## src/rtl/idma_rd_credit_ctrl_pkg.sv

```systemverilog
// Shared iDMA read-path definitions: sequencer state encoding and the burst
// sizing rule used to split a descriptor into bus read bursts.
package idma_rd_credit_ctrl_pkg;

    typedef enum logic [1:0] {
        ST_IDLE  = 2'd0,
        ST_ISSUE = 2'd1,
        ST_DRAIN = 2'd2,
        ST_ABORT = 2'd3
    } rd_state_e;

    // Beats in the next burst: smallest of what is left, the bus maximum and
    // the distance to the next address boundary.
    function automatic int unsigned burst_calc(
        input int unsigned remaining,
        input int unsigned max_burst,
        input int unsigned boundary,
        input int unsigned addr_off
    );
        int unsigned b;
        int unsigned to_bnd;
        to_bnd = boundary - addr_off;
        b      = remaining;
        if (max_burst < b) b = max_burst;
        if (to_bnd < b)    b = to_bnd;
        return b;
    endfunction

endpackage

```

## src/rtl/idma_credit_cnt.sv

```systemverilog
// Outstanding-beat counter and FIFO credit for the iDMA read path.
//   issue_i/issue_len_i   : burst accepted by the bus, adds its beats
//   rsp_valid_i           : one response beat returned
//   fifo_word_cnt_i       : current FIFO occupancy
//   outstanding_o         : beats requested but not yet returned (registered)
//   free_c                : FIFO words not yet claimed by count or outstanding
//   push_c                : response beat forwarded to the FIFO
//   err_o                 : sticky, a beat arrived with nothing outstanding
module idma_credit_cnt
    import idma_rd_credit_ctrl_pkg::*;
#(
    parameter int unsigned FIFO_DEPTH = 64,
    parameter int unsigned FIFO_CNT_W = 7,
    parameter int unsigned BURST_W    = 5
) (
    input  logic                  clk,
    input  logic                  rst_n,
    input  logic                  issue_i,
    input  logic [BURST_W-1:0]    issue_len_i,
    input  logic                  rsp_valid_i,
    input  logic [FIFO_CNT_W-1:0] fifo_word_cnt_i,
    output logic [FIFO_CNT_W-1:0] outstanding_o,
    output logic [FIFO_CNT_W:0]   free_c,
    output logic                  push_c,
    output logic                  err_o
);

    localparam int unsigned FREE_W = FIFO_CNT_W + 1;

    logic [FIFO_CNT_W-1:0] outstanding_q, outstanding_d;
    logic                  err_q, err_d;
    logic                  rsp_legal;

    // A beat only counts when something is owed; otherwise it is dropped and flagged.
    always_comb begin
        rsp_legal     = rsp_valid_i && (outstanding_q != '0);
        outstanding_d = outstanding_q;
        if (issue_i) begin
            outstanding_d = outstanding_d + FIFO_CNT_W'(issue_len_i);
        end
        if (rsp_legal) begin
            outstanding_d = outstanding_d - FIFO_CNT_W'(1);
        end
        err_d  = err_q | (rsp_valid_i && !rsp_legal);
        push_c = rsp_legal;
        free_c = FREE_W'(FIFO_DEPTH) - FREE_W'(fifo_word_cnt_i) - FREE_W'(outstanding_q);
    end

    always_ff @(posedge clk or negedge rst_n) begin
        if (!rst_n) begin
            outstanding_q <= '0;
            err_q         <= 1'b0;
        end else begin
            outstanding_q <= outstanding_d;
            err_q         <= err_d;
        end
    end

    assign outstanding_o = outstanding_q;
    assign err_o         = err_q;

endmodule

```

## src/rtl/idma_rd_credit_ctrl.sv

```systemverilog
// iDMA read-side sequencer: splits one descriptor at a time into bounded
// read bursts, raising a burst only when the FIFO can absorb every beat it
// will return, and sequences a FIFO clear when a descriptor is aborted.
//   desc_*        : descriptor handshake (start beat address, beat count)
//   abort         : single-cycle cancel of the running descriptor
//   rd_req_*      : burst request to the bus (held until accepted)
//   rd_rsp_valid  : response beat; fifo_push forwards it combinationally
//   fifo_word_cnt : FIFO occupancy; fifo_init clears FIFO pointers
//   busy/done/aborted/err : status (done/aborted are one-cycle pulses)
module idma_rd_credit_ctrl
    import idma_rd_credit_ctrl_pkg::*;
#(
    parameter int unsigned ADDR_W     = 32,
    parameter int unsigned LEN_W      = 16,
    parameter int unsigned MAX_BURST  = 16,
    parameter int unsigned BOUNDARY   = 16,
    parameter int unsigned FIFO_DEPTH = 64,
    parameter int unsigned FIFO_CNT_W = 7,
    parameter int unsigned BURST_W    = 5
) (
    input  logic                  clk,
    input  logic                  rst_n,
    input  logic                  desc_valid,
    output logic                  desc_ready,
    input  logic [ADDR_W-1:0]     desc_addr,
    input  logic [LEN_W-1:0]      desc_len,
    input  logic                  abort,
    output logic                  rd_req_valid,
    input  logic                  rd_req_ready,
    output logic [ADDR_W-1:0]     rd_req_addr,
    output logic [BURST_W-1:0]    rd_req_len,
    input  logic                  rd_rsp_valid,
    output logic                  fifo_push,
    input  logic [FIFO_CNT_W-1:0] fifo_word_cnt,
    output logic                  fifo_init,
    output logic                  busy,
    output logic                  done,
    output logic                  aborted,
    output logic                  err
);

    localparam int unsigned FREE_W = FIFO_CNT_W + 1;

    rd_state_e             state_q, state_d;
    logic [ADDR_W-1:0]     cur_addr_q, cur_addr_d;
    logic [LEN_W-1:0]      remaining_q, remaining_d;
    logic                  abort_pend_q, abort_pend_d;
    logic                  req_valid_q, req_valid_d;
    logic [ADDR_W-1:0]     req_addr_q, req_addr_d;
    logic [BURST_W-1:0]    req_len_q, req_len_d;
    logic                  done_q, done_d;
    logic                  aborted_q, aborted_d;
    logic                  fifo_init_q, fifo_init_d;
    logic                  busy_q, desc_ready_q;

    logic [FIFO_CNT_W-1:0] outstanding;
    logic [FIFO_CNT_W:0]   free;
    logic [BURST_W-1:0]    burst;
    logic                  req_hs;
    logic                  abort_any;
    int unsigned           rem_clip;
    int unsigned           addr_off;

    idma_credit_cnt #(
        .FIFO_DEPTH (FIFO_DEPTH),
        .FIFO_CNT_W (FIFO_CNT_W),
        .BURST_W    (BURST_W)
    ) u_credit (
        .clk             (clk),
        .rst_n           (rst_n),
        .issue_i         (req_hs),
        .issue_len_i     (req_len_q),
        .rsp_valid_i     (rd_rsp_valid),
        .fifo_word_cnt_i (fifo_word_cnt),
        .outstanding_o   (outstanding),
        .free_c          (free),
        .push_c          (fifo_push),
        .err_o           (err)
    );

    // Next burst size; remaining is clipped first so it fits the 32-bit helper.
    always_comb begin
        rem_clip = (remaining_q > LEN_W'(MAX_BURST)) ? MAX_BURST : 32'(remaining_q);
        addr_off = 32'(cur_addr_q & ADDR_W'(BOUNDARY - 1));
        burst    = BURST_W'(burst_calc(rem_clip, MAX_BURST, BOUNDARY, addr_off));
    end

    assign req_hs = req_valid_q && rd_req_ready;

    // Sequencer next state. An abort never cuts a raised request short: the
    // held request completes its handshake before the FSM moves to ABORT.
    always_comb begin
        state_d      = state_q;
        cur_addr_d   = cur_addr_q;
        remaining_d  = remaining_q;
        abort_pend_d = abort_pend_q;
        req_valid_d  = req_valid_q;
        req_addr_d   = req_addr_q;
        req_len_d    = req_len_q;
        done_d       = 1'b0;
        aborted_d    = 1'b0;
        fifo_init_d  = 1'b0;
        abort_any    = abort_pend_q ||
                       (abort && ((state_q == ST_ISSUE) || (state_q == ST_DRAIN)));

        unique case (state_q)
            ST_IDLE: begin
                abort_pend_d = 1'b0;
                if (desc_valid) begin
                    if (desc_len != '0) begin
                        cur_addr_d  = desc_addr;
                        remaining_d = desc_len;
                        state_d     = ST_ISSUE;
                    end else begin
                        done_d = 1'b1;
                    end
                end
            end
            ST_ISSUE: begin
                abort_pend_d = abort_any;
                if (req_hs) begin
                    req_valid_d = 1'b0;
                    cur_addr_d  = cur_addr_q + ADDR_W'(req_len_q);
                    remaining_d = remaining_q - LEN_W'(req_len_q);
                    if (abort_any) begin
                        state_d = ST_ABORT;
                    end else if (remaining_d == '0) begin
                        state_d = ST_DRAIN;
                    end
                end else if (!req_valid_q) begin
                    if (abort_any) begin
                        state_d = ST_ABORT;
                    end else if (FREE_W'(burst) <= free) begin
                        req_valid_d = 1'b1;
                        req_addr_d  = cur_addr_q;
                        req_len_d   = burst;
                    end
                end
            end
            ST_DRAIN: begin
                abort_pend_d = abort_any;
                if (abort_any) begin
                    state_d = ST_ABORT;
                end else if (outstanding == '0) begin
                    state_d = ST_IDLE;
                    done_d  = 1'b1;
                end
            end
            ST_ABORT: begin
                if (outstanding == '0) begin
                    state_d      = ST_IDLE;
                    aborted_d    = 1'b1;
                    fifo_init_d  = 1'b1;
                    abort_pend_d = 1'b0;
                end
            end
            default: state_d = ST_IDLE;
        endcase
    end

    always_ff @(posedge clk or negedge rst_n) begin
        if (!rst_n) begin
            state_q      <= ST_IDLE;
            cur_addr_q   <= '0;
            remaining_q  <= '0;
            abort_pend_q <= 1'b0;
            req_valid_q  <= 1'b0;
            req_addr_q   <= '0;
            req_len_q    <= '0;
            done_q       <= 1'b0;
            aborted_q    <= 1'b0;
            fifo_init_q  <= 1'b0;
            busy_q       <= 1'b0;
            desc_ready_q <= 1'b1;
        end else begin
            state_q      <= state_d;
            cur_addr_q   <= cur_addr_d;
            remaining_q  <= remaining_d;
            abort_pend_q <= abort_pend_d;
            req_valid_q  <= req_valid_d;
            req_addr_q   <= req_addr_d;
            req_len_q    <= req_len_d;
            done_q       <= done_d;
            aborted_q    <= aborted_d;
            fifo_init_q  <= fifo_init_d;
            busy_q       <= (state_d != ST_IDLE);
            desc_ready_q <= (state_d == ST_IDLE);
        end
    end

    assign desc_ready   = desc_ready_q;
    assign busy         = busy_q;
    assign rd_req_valid = req_valid_q;
    assign rd_req_addr  = req_addr_q;
    assign rd_req_len   = req_len_q;
    assign done         = done_q;
    assign aborted      = aborted_q;
    assign fifo_init    = fifo_init_q;

endmodule

```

------------------------

What to do
Which of the lines above hold the string "held"? Pick each of them out.

Task output
//   rd_req_*      : burst request to the bus (held until accepted)
    // held request completes its handshake before the FSM moves to ABORT.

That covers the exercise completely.